Five Cranes, Morning Sky

Five Cranes, Morning Sky
Five sandhill cranes pass overhead against blue morning sky

Five Cranes, Morning Sky. © Copyright 2018 G Dan Mitchell – all rights reserved.

Five sandhill cranes pass overhead against blue morning sky

Cranes just might be on my mind this week due to a little snippet on a television program I saw last week. In it a couple of people, a photographer and a wildlife proponent, we sitting along the edge of a watery area in, if memory serves, the state of Nebraska. All it took in this brief clip was the sound of these birds, the site of them in flight and on the ground, and all of the associations with being in their ancient presence came back. If you’ve experienced it, you know — the moist air, the cold, the short winter days, and then the sound and sight of these birds.

There are lots of ways to photograph these birds. I often place them in the landscape, but here I wanted to focus on the birds themselves, as a group of them flew overhead in late-day light. Compared to certain other birds you might see in the same places and at the same times, the cranes have a more “stately” pattern of flight. They takeoff at a relatively low angle, and they often fly horizontally for a good distance before they gain much elevation. In smaller groups they fly beak-to-tail in undulating lines. Their wing motion is slower than that of, say, geese. Oddly, however, for birds that often seem so low-key, there are exceptions. One is the familiar “dance” that they do during mating season, when individuals extend their winds and jump into the air.

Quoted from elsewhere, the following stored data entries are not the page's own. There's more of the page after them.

**src/rtl/rf_wb_arbiter.sv**
```systemverilog
// Register-file writeback arbiter: two small FIFOs (ALU and load return) drained
// round-robin into the single regFile write port, with pending-write query and WAW flag.
module rf_wb_arbiter #(
   parameter int REGWIDTH = 16,
   parameter int SELW     = 3,
   parameter int DEPTH    = 2
) (
   input  logic                clk,
   input  logic                rst,
   input  logic                s0_valid,
   output logic                s0_ready,
   input  logic [SELW-1:0]     s0_sel,
   input  logic [REGWIDTH-1:0] s0_data,
   input  logic                s1_valid,
   output logic                s1_ready,
   input  logic [SELW-1:0]     s1_sel,
   input  logic [REGWIDTH-1:0] s1_data,
   output logic                wr_en,
   output logic [SELW-1:0]     wr_sel,
   output logic [REGWIDTH-1:0] wr_data,
   input  logic [SELW-1:0]     q_sel1,
   input  logic [SELW-1:0]     q_sel2,
   output logic                q_pend1,
   output logic                q_pend2,
   output logic                err
);

   localparam int PW = (DEPTH > 1) ? $clog2(DEPTH) : 1;
   localparam int CW = $clog2(DEPTH) + 1;
   localparam logic [CW-1:0] FULL = CW'(DEPTH);

   logic [SELW-1:0]     sel_q  [2][DEPTH];
   logic [REGWIDTH-1:0] data_q [2][DEPTH];
   logic [PW-1:0]       wp_q   [2];
   logic [PW-1:0]       rp_q   [2];
   logic [CW-1:0]       cnt_q  [2];
   logic                rr_last_q;
   logic                err_q;
   logic                err_d;

   logic                in_valid [2];
   logic [SELW-1:0]     in_sel   [2];
   logic [REGWIDTH-1:0] in_data  [2];
   logic                ready    [2];
   logic                push     [2];
   logic                pop      [2];
   logic                nonempty [2];
   logic                hit      [2];
   logic [DEPTH-1:0]    ent_v    [2];

   assign in_valid[0] = s0_valid;
   assign in_valid[1] = s1_valid;
   assign in_sel[0]   = s0_sel;
   assign in_sel[1]   = s1_sel;
   assign in_data[0]  = s0_data;
   assign in_data[1]  = s1_data;

   // Occupancy, acceptance and which slots hold live entries (offset from head < count).
   always_comb begin
      for (int i = 0; i < 2; i++) begin
         nonempty[i] = (cnt_q[i] != '0);
         ready[i]    = ~rst & (cnt_q[i] != FULL);
         push[i]     = in_valid[i] & ready[i];
         for (int j = 0; j < DEPTH; j++) begin
            ent_v[i][j] = ({1'b0, PW'(j) - rp_q[i]} < cnt_q[i]);
         end
      end
   end

   assign s0_ready = ready[0];
   assign s1_ready = ready[1];

   // Grant purely from state; round-robin only matters when both FIFOs hold entries.
   always_comb begin
      pop[0] = ~rst & nonempty[0] & (~nonempty[1] | rr_last_q);
      pop[1] = ~rst & nonempty[1] & (~nonempty[0] | ~rr_last_q);
   end

   // NOTE: every combinational output gets a default first so no path can infer a latch.
   always_comb begin
      wr_en   = 1'b0;
      wr_sel  = '0;
      wr_data = '0;
      if (pop[1]) begin
         wr_en   = 1'b1;
         wr_sel  = sel_q[1][rp_q[1]];
         wr_data = data_q[1][rp_q[1]];
      end else if (pop[0]) begin
         wr_en   = 1'b1;
         wr_sel  = sel_q[0][rp_q[0]];
         wr_data = data_q[0][rp_q[0]];
      end
   end

   // Pending query and cross-source match over every live entry, head included.
   always_comb begin
      q_pend1 = 1'b0;
      q_pend2 = 1'b0;
      hit[0]  = 1'b0;
      hit[1]  = 1'b0;
      for (int i = 0; i < 2; i++) begin
         for (int j = 0; j < DEPTH; j++) begin
            if (ent_v[i][j]) begin
               q_pend1 = q_pend1 | (sel_q[i][j] == q_sel1);
               q_pend2 = q_pend2 | (sel_q[i][j] == q_sel2);
               hit[1-i] = hit[1-i] | (sel_q[i][j] == in_sel[1-i]);
            end
         end
      end
      q_pend1 = q_pend1 & ~rst;
      q_pend2 = q_pend2 & ~rst;
   end

   always_comb begin
      err_d = (push[0] & hit[0]) | (push[1] & hit[1]) |
              (push[0] & push[1] & (in_sel[0] == in_sel[1]));
   end

   assign err = err_q;

   // NOTE: sequential state uses non-blocking assignments so all registers see pre-edge values.
   always_ff @(posedge clk) begin
      if (rst) begin
         for (int i = 0; i < 2; i++) begin
            wp_q[i]  <= '0;
            rp_q[i]  <= '0;
            cnt_q[i] <= '0;
         end
         rr_last_q <= 1'b1;
         err_q     <= 1'b0;
      end else begin
         for (int i = 0; i < 2; i++) begin
            if (push[i]) wp_q[i] <= wp_q[i] + 1'b1;
            if (pop[i])  rp_q[i] <= rp_q[i] + 1'b1;
            cnt_q[i] <= cnt_q[i] + CW'(push[i]) - CW'(pop[i]);
         end
         if (pop[0] | pop[1]) rr_last_q <= pop[1];
         err_q <= err_d;
      end
   end

   // NOTE: storage is not reset; the pointers and counts alone define which slots are live.
   always_ff @(posedge clk) begin
      for (int i = 0; i < 2; i++) begin
         if (push[i]) begin
            sel_q[i][wp_q[i]]  <= in_sel[i];
            data_q[i][wp_q[i]] <= in_data[i];
         end
      end
   end

endmodule

```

In addition, I’ve sometimes caught then doing very strange things in flight — sudden twists and turns, beak pointed up toward the sky, and more.


See top of this page for Articles, Sales and Licensing, my Sierra Nevada Fall Color book, Contact Information and more.

G Dan Mitchell is a California photographer and visual opportunist. His book, “California’s Fall Color: A Photographer’s Guide to Autumn in the Sierra” is available from Heyday Books and Amazon.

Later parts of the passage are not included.